BikeJournal.com !!!!


----------



## Auntie Helen (27 Jan 2010)

Too busy!


----------



## arallsopp (27 Jan 2010)

Auntie Helen said:


> Too busy!



My fault


----------



## Auntie Helen (27 Jan 2010)

Verily he speaketh the truth.

Wrestling with your collective nouns at the moment, Andy!

But I was referring to the fact that Bikejournal has about a zillion things jostling for your attention the whole time; I like the restfulness of Cyclogs and MyCyclingLog.


----------



## Fnaar (28 Jan 2010)

Auntie Helen said:


> Yeah, I'd really like my data from 2009 to compare with what I'm doing now (I know my distance is less but I'm wondering about my average speed).



Yes, I always meant to download my data for 97, 98 and 99, but never got round to it


----------



## BikeShapedObject (1 Feb 2010)

Notepad and pen for me from now on, and perhaps a spreadsheet on google docs.

THANKS cyclogs. Really, this has opened my eyes to not trusting data with other people.


----------



## Keith Oates (1 Feb 2010)

I'm lucky in that I've kept all my ride details on Excel since 2002!!!!!!!!!!


----------



## BikeShapedObject (1 Feb 2010)

Keith Oates said:


> I'm lucky in that I've kept all my ride details on Excel since 2002!!!!!!!!!!



Ooo get you!!


----------



## BentMikey (1 Feb 2010)

The nice thing with BikeJournal is that you can download your data as often as you want. It's a really excellent site, nearly 40,000 riders on there now.


----------



## Auntie Helen (1 Feb 2010)

Well we could download our data easily from Cyclogs too... it was just a case of getting round to it.


----------



## BentMikey (1 Feb 2010)

...perhaps we can all take this as a timely reminder to back up our phone and computer data?

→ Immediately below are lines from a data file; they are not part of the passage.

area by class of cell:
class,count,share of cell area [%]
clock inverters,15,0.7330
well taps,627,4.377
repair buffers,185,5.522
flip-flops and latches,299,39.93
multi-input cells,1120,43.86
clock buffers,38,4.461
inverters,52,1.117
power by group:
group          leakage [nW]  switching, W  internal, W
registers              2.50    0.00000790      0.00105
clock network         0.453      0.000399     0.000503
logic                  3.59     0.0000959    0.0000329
### src/hw/rtl/vn_pkg.sv
// Shared constants and helpers for the vector normalize block.
package vn_pkg;

    // Default parameter values
    localparam int COMPONENT_BITS_DEF = 16;
    localparam int FRACTION_BITS_DEF  = 14;

    // Fixed output field widths
    localparam int UNIT_W = 16;
    localparam int LEN_W  = 16;
    localparam int OUT_W  = 3 * UNIT_W + LEN_W;

    // Signed unit component from a quotient magnitude, masked to the field
    function automatic logic [UNIT_W-1:0] to_unit(input logic [31:0] quo, input logic neg);
        logic [31:0] v;
        v = neg ? (32'd0 - quo) : quo;
        return v[UNIT_W-1:0];
    endfunction

endpackage

### src/hw/rtl/vn_sqrt_cell.sv
// One digit cell of the pipelined integer square root chain.
module vn_sqrt_cell #(
    parameter int CB     = vn_pkg::COMPONENT_BITS_DEF,
    parameter int SIDE_W = 1
) (
    input  logic                i_clk,
    input  logic                i_en,
    input  logic [2*CB-1:0]     i_rad,
    input  logic [CB+1:0]       i_rem,
    input  logic [CB-1:0]       i_root,
    input  logic [SIDE_W-1:0]   i_side,
    output logic [2*CB-1:0]     o_rad,
    output logic [CB+1:0]       o_rem,
    output logic [CB-1:0]       o_root,
    output logic [SIDE_W-1:0]   o_side
);
    import vn_pkg::*;

    logic [CB+3:0] w_trem;
    logic [CB+3:0] w_trial;
    logic          w_ge;
    logic [CB+3:0] w_diff;

    // Bring down two radicand bits and try root*4+1
    assign w_trem  = {i_rem, i_rad[2*CB-1 -: 2]};
    assign w_trial = {2'b00, i_root, 2'b01};
    assign w_ge    = (w_trem >= w_trial);
    assign w_diff  = w_ge ? (w_trem - w_trial) : w_trem;

    always_ff @(posedge i_clk) begin
        if (i_en) begin
            o_rad  <= {i_rad[2*CB-3:0], 2'b00};
            o_rem  <= w_diff[CB+1:0];
            o_root <= {i_root[CB-2:0], w_ge};
            o_side <= i_side;
        end
    end

endmodule

### config.mk
export PLATFORM = sky130hd
export DESIGN_NAME = vn_sqrt_cell
export DESIGN_NICKNAME = d
export VERILOG_FILES = /design/src/hw/rtl/vn_pkg.sv /design/src/hw/rtl/vn_sqrt_cell.sv
export SDC_FILE = /design/constraint.sdc
export NUM_CORES = 1
export LEC_CHECK = 0
export BUFFER_PORTS_ARGS = -buffer_cell sky130_fd_sc_hd__buf_4
export CORE_MARGIN = 2
export CORE_UTILIZATION = 28
export DETAILED_ROUTE_END_ITERATION = 6
export GPL_ROUTABILITY_DRIVEN = 0
export GPL_TIMING_DRIVEN = 0
export SKIP_CTS_REPAIR_TIMING = 1
export SLEW_MARGIN = 5
export SYNTH_ARGS = -nofsm -noshare
export SYNTH_HDL_FRONTEND = slang
export SYNTH_SLANG_ARGS = --single-unit
export TNS_END_PERCENT = 30
### constraint.sdc
create_clock -name i_clk -period 3 [get_ports i_clk]
set_clock_uncertainty 0.2 [all_clocks]
set_input_delay 0.6 -clock i_clk [delete_from_list [all_inputs] [get_ports i_clk]]
set_output_delay 0.6 -clock i_clk [all_outputs]
set_load 0.005 [all_outputs]
==> summary.txt <==
Global routing
  • Initial antenna violation count: 0
  • Total grt overflow: 0
  • First-pass GRT wire length: 11100 µm
  • Total track usage: 12.3%
  • Vias in the first global route: 2325
  • Largest net degree at the start of global routing: 66

Yosys
  • FF+latch count, synth: 65
  • Post-synth EDFFs: 65
  • Post-synth top area cell: edfxtp_1
  • Synth Cell Area: 3170 µm²
  • Synth top area cells: edfxtp_1 (62%), ha_1 (7.1%), mux2_2 (4.6%)
  • Sequential-to-total area share from yosys stat: 61.6%
  • Post-synth top flop: edfxtp_1
  • Share of the synthesized area in the top cell type: 61.6%
  • Ys Warns: 0
  • Avg Cell Area, Syn: 13.7 µm²
  • Library cells used by synthesis: 43
  • Async S/R FF share, synth: 0%
  • Cells after synthesis: 231

Floorplan
  • Initial Util: 29.0%
  • Die area: 12200 µm²
  • Core area: 10900 µm²
  • Row count: 38
  • Die width: 110 µm
  • Boundary pin count: 136
  • Die Y: 110 µm

STA
  • Pins Over Slew Limit: 0
  • F_max: 350 MHz
  • Final setup TNS: 0 ns
  • Min Tclk post-route: 2.86 ns
  • Period utilization: 95.3%
  • Endpoints failing setup: 0
  • Hold Fails Final Rpt: 0
  • RSZ-0062 raised after global routing: false
  • Slew headroom: 44.9%
  • Worst-Margin Slew: 0.827 ns

Flow run
  • Max Cap Viol: 0

Power and ir drop
  • Peak VDD IR: 0.238 mV
  • Pleak: 2.00 nW
  • Total Power: 2.67 mW
  • Pwr/cell area: 575 nW/µm²

Route
  • Routed via count: 2322
  • Drt pass-1 iters: 4
  • Wire length per cell: 14.0 µm
  • Routed Antenna Nets: 0
  • Final WL: 7320 µm
  • DR iter-0 viols: 101
  • DRC: 0
  • Vias per inst: 4.46

Clock network
  • Clock sinks: 65
  • Clk pin slew, worst setup/hold paths: 0.05 ns
  • CTS buffer count: 9
  • CTS Root Cell: clkbuf_16
  • CTS tree: yes
  • H-Tree Depth: 3
  • Clock Path Buffers: 2

Critical path
  • Critical path type: in2reg
  • Crit path arrival time: 2.74 ns
  • Startpoint types: primary input
  • WP data required: 2.88 ns
  • Crit-path max FO: 10
  • Nature of the critical path endpoint: flop

Layout
  • FILL cells: 1071
  • Most frequent cells in the layout: buf_4 (135), edfxtp_1 (65), inv_1 (20)
  • Syn-to-layout area delta: 46.2%
  • Layout cells sized above 1: 44.6%
  • Final cell count without fillers: 521
  • Post-layout nets: 463
  • Final core utilization: 42.4%
  • Inserted Diodes: 0
  • Most common cell after layout, fill and taps aside: buf_4

Hold path
  • Worst Hold End: o_rad[3]
  • Hold path depth: 1
  • HP Class: in2reg
  • Min-delay src: i_rad[1]

Place
  • Cells after DPL: 505
  • Post-DP HPWL: 5410 µm
  • IO buf count: 133

Run status
  • Outcome: completed
## report_power, final
part | internal, mW | switching, mW
sequential | 1.11 | 0.0245
clock | 0.637 | 0.380
combinational | 0.286 | 0.224
total | 2.04 | 0.629
## cell families after synthesis
| group | synth area share [%] |
|---|---|
| muxes | 6.28 |
| buffers and inverters | 3.63 |
| DFF | 61.6 |
| adders and majority gates | 7.11 |
| xor gates and xnor gates | 3.87 |
| and+or+nand+nor | 7.07 |
| AOI/OAI and AO/OA | 10.3 |
| other | 0.118 |
## through the flow
step / area [µm²] / hold WS (ns) / worst slack, ns
global route: 4630 / 0.226 / 0.00175
detailed placement: 4350 / 0.580 / -0.204
CTS: 4630 / 0.228 / 0.145
floorplan: 3170 / 0.499 / 0.226
global placement: 4350 / 0.578 / -0.203
finish: 4630 / 0.244 / 0.142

*goes off to do his own backups*


----------



## Davidc (1 Feb 2010)

Keith Oates said:


> I'm lucky in that I've kept all my ride details on Excel since 2002!!!!!!!!!!

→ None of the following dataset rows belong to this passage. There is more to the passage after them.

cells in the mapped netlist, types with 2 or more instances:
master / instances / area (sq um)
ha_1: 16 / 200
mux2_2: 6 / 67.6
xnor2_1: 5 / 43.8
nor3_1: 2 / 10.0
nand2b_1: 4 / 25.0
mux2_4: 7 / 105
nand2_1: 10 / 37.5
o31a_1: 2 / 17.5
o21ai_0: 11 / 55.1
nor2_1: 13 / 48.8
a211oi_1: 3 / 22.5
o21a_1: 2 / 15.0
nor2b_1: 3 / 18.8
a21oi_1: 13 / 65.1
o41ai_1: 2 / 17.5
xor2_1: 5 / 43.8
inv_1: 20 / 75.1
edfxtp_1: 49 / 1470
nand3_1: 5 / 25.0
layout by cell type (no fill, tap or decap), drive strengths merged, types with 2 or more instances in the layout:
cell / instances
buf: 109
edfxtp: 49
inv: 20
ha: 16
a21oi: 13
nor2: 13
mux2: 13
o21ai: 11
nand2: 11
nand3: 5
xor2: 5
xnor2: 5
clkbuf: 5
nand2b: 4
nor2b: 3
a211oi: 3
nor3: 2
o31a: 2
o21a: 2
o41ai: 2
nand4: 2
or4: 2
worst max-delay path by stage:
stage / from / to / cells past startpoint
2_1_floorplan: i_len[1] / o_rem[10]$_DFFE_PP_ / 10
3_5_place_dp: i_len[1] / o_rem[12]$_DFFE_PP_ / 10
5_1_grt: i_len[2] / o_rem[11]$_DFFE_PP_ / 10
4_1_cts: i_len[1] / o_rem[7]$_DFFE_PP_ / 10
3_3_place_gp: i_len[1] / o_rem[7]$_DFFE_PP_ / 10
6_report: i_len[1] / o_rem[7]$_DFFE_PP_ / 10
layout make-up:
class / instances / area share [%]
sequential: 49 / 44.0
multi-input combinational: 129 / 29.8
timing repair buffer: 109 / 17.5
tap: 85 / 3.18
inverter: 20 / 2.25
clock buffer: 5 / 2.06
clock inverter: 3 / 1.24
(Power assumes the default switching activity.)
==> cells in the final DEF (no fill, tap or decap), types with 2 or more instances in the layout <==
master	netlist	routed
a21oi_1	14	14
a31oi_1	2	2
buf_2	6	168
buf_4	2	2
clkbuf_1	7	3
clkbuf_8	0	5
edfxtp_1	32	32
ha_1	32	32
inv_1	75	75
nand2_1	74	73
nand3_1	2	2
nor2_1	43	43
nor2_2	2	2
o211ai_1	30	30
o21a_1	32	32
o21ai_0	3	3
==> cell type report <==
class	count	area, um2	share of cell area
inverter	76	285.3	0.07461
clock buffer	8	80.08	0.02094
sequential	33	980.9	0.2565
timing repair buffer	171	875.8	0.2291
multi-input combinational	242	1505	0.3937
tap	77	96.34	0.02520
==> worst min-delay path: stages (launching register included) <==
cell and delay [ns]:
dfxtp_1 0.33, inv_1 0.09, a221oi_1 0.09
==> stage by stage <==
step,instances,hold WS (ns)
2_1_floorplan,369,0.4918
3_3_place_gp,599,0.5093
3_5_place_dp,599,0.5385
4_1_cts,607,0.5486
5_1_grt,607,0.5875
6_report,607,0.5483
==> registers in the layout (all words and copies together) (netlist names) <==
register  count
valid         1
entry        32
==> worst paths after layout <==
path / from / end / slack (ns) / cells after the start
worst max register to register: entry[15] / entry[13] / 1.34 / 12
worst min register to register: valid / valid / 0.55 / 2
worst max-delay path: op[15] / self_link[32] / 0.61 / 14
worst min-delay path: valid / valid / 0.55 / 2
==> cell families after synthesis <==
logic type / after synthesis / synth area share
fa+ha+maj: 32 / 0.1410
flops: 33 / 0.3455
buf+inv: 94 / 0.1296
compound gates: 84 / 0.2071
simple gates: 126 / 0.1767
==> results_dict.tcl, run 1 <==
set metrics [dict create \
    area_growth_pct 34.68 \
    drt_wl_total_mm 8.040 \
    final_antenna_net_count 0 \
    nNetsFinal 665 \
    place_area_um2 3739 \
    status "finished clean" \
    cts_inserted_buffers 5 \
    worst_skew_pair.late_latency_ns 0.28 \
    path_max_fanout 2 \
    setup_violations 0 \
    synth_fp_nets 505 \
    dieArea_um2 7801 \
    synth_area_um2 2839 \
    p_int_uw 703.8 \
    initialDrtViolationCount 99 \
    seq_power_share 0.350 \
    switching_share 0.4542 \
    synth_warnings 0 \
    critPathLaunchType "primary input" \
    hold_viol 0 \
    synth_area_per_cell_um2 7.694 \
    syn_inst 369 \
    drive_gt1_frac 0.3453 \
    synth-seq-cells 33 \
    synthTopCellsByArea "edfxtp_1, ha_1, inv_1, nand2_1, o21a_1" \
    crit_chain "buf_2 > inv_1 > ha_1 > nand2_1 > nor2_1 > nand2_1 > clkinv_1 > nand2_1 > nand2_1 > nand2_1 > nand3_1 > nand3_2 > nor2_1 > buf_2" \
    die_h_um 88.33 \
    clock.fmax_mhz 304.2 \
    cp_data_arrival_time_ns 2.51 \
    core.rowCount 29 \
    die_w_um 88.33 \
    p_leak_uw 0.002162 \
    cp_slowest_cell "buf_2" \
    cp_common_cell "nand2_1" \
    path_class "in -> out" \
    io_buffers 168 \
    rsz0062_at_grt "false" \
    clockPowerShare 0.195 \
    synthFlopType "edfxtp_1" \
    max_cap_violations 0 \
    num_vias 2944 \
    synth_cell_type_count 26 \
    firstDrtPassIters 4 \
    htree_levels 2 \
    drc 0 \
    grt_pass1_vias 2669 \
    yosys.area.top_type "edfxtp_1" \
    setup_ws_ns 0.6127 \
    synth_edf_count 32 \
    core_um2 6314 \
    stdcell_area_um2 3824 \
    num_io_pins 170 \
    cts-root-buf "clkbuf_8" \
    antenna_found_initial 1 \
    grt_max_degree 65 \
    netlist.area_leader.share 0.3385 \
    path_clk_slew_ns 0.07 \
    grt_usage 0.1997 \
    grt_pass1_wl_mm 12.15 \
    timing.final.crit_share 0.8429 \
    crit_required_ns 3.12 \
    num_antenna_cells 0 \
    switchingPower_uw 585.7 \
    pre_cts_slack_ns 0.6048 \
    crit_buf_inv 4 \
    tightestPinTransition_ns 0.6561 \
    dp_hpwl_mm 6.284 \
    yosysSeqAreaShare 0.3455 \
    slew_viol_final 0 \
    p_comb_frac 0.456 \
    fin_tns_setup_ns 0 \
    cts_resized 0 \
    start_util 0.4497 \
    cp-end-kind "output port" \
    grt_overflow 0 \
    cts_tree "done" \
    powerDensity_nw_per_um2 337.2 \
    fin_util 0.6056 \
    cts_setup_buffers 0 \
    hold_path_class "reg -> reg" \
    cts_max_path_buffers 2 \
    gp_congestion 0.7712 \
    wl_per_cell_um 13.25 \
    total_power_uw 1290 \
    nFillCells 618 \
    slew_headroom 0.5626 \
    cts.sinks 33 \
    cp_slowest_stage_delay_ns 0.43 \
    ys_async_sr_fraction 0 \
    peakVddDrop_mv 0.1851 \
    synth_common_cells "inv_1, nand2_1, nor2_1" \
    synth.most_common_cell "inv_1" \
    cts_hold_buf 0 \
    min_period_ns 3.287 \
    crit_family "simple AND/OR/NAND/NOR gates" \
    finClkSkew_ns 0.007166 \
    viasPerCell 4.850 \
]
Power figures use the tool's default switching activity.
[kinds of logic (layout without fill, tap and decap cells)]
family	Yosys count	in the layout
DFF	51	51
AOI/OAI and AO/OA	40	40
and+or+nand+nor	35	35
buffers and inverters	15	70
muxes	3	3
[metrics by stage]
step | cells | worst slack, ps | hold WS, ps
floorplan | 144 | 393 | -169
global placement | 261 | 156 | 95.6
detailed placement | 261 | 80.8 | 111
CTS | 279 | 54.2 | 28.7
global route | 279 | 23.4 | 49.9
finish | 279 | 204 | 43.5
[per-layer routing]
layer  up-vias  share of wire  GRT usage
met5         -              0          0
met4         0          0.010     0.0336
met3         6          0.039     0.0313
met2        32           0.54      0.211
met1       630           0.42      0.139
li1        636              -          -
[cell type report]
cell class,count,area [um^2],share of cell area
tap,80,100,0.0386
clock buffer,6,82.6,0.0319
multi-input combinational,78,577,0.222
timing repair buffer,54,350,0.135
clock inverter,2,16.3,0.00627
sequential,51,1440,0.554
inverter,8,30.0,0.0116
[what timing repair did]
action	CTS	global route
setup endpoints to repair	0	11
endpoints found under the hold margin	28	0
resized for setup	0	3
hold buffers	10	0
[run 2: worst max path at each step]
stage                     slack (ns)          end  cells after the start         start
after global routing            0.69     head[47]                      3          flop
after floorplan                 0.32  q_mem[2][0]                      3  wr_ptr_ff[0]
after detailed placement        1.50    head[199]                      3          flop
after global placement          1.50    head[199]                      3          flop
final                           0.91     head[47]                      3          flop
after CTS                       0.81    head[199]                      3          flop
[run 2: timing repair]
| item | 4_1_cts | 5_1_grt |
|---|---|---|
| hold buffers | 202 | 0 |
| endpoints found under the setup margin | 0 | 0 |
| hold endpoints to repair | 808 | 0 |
`config.mk`:
```
export PLATFORM = sky130hd
export DESIGN_NAME = gql_back
export DESIGN_NICKNAME = d
export VERILOG_FILES = /design/src/design/gql_pkg.sv /design/src/design/gql_back.sv
export SDC_FILE = /design/constraint.sdc
export NUM_CORES = 2
export LEC_CHECK = 0
export BUFFER_PORTS_ARGS = -buffer_cell sky130_fd_sc_hd__buf_4
export CORE_ASPECT_RATIO = 0.8
export CORE_UTILIZATION = 52
export CTS_CLUSTER_SIZE = 8
export DETAILED_ROUTE_END_ITERATION = 10
export PLACE_DENSITY = 0.72
export RECOVER_POWER = 25
export SYNTH_ARGS = -nofsm -noshare
export SYNTH_HDL_FRONTEND = slang
export SYNTH_SLANG_ARGS = --single-unit
```
`constraint.sdc`:
```
create_clock -name clock -period 12.5 [get_ports clock]
set_clock_uncertainty 0.2 [all_clocks]
set_input_delay 0.625 -clock clock [delete_from_list [all_inputs] [get_ports clock]]
set_output_delay 0.625 -clock clock [all_outputs]
set_load 0.01 [all_outputs]
```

Likewise but a bit longer.

Having your own record gives a backup, but allows much more, like analysis of maintenance, component life and so on, year on year mileage, cost of cycling (don't - it'll scare you) and anything else you can think of.


----------



## BikeShapedObject (2 Feb 2010)

BentMikey said:


> ...perhaps we can all take this as a timely reminder to back up our phone and computer data?
> 
> *goes off to do his own backups*



Plan!


----------



## Auntie Helen (4 Feb 2010)

Cyclogs still offline I see.


----------



## ianrauk (4 Feb 2010)

oh well, I'm starting to really enjoy using mycyclinglogs now.


----------



## Auntie Helen (4 Feb 2010)

Me too, but Wowbagger has just leapfrogged me quite significantly and I'm getting very behind with my miles (currently languishing with a cold). I'll have to put some work in over the summer to get back on track - and to shift some weight!







...and so has Madcyclist, the rotter! I'm in tenth place. TENTH!


----------



## ianrauk (4 Feb 2010)

so he has... didn't see him sneakin' up.

And get yourself out on the road.. go on.... no slackin' Helles. I wont have it.


----------



## Auntie Helen (4 Feb 2010)

What, with me on my deathbed?

Planning to do a ride with Wowbagger next Thursday which should be 40ish miles but apart from that I haven't got much planned, plus I have a week in Germany at the end of this month so no riding then. I'll be lucky to clear 800 miles for the first two months of this year!!!!


----------



## ianrauk (4 Feb 2010)

You'll soon make up for it in the better months... will have to sort out some riding together...


----------



## Arch (4 Feb 2010)

Auntie Helen said:


> What, with me on my deathbed?



Yebbut, a trike is at least a deathbed with wheels!


----------



## Panter (13 Feb 2010)

Is Cyclogs gone for good now then, does anybody know?


----------



## vernon (13 Feb 2010)

Panter said:


> Is Cyclogs gone for good now then, does anybody know?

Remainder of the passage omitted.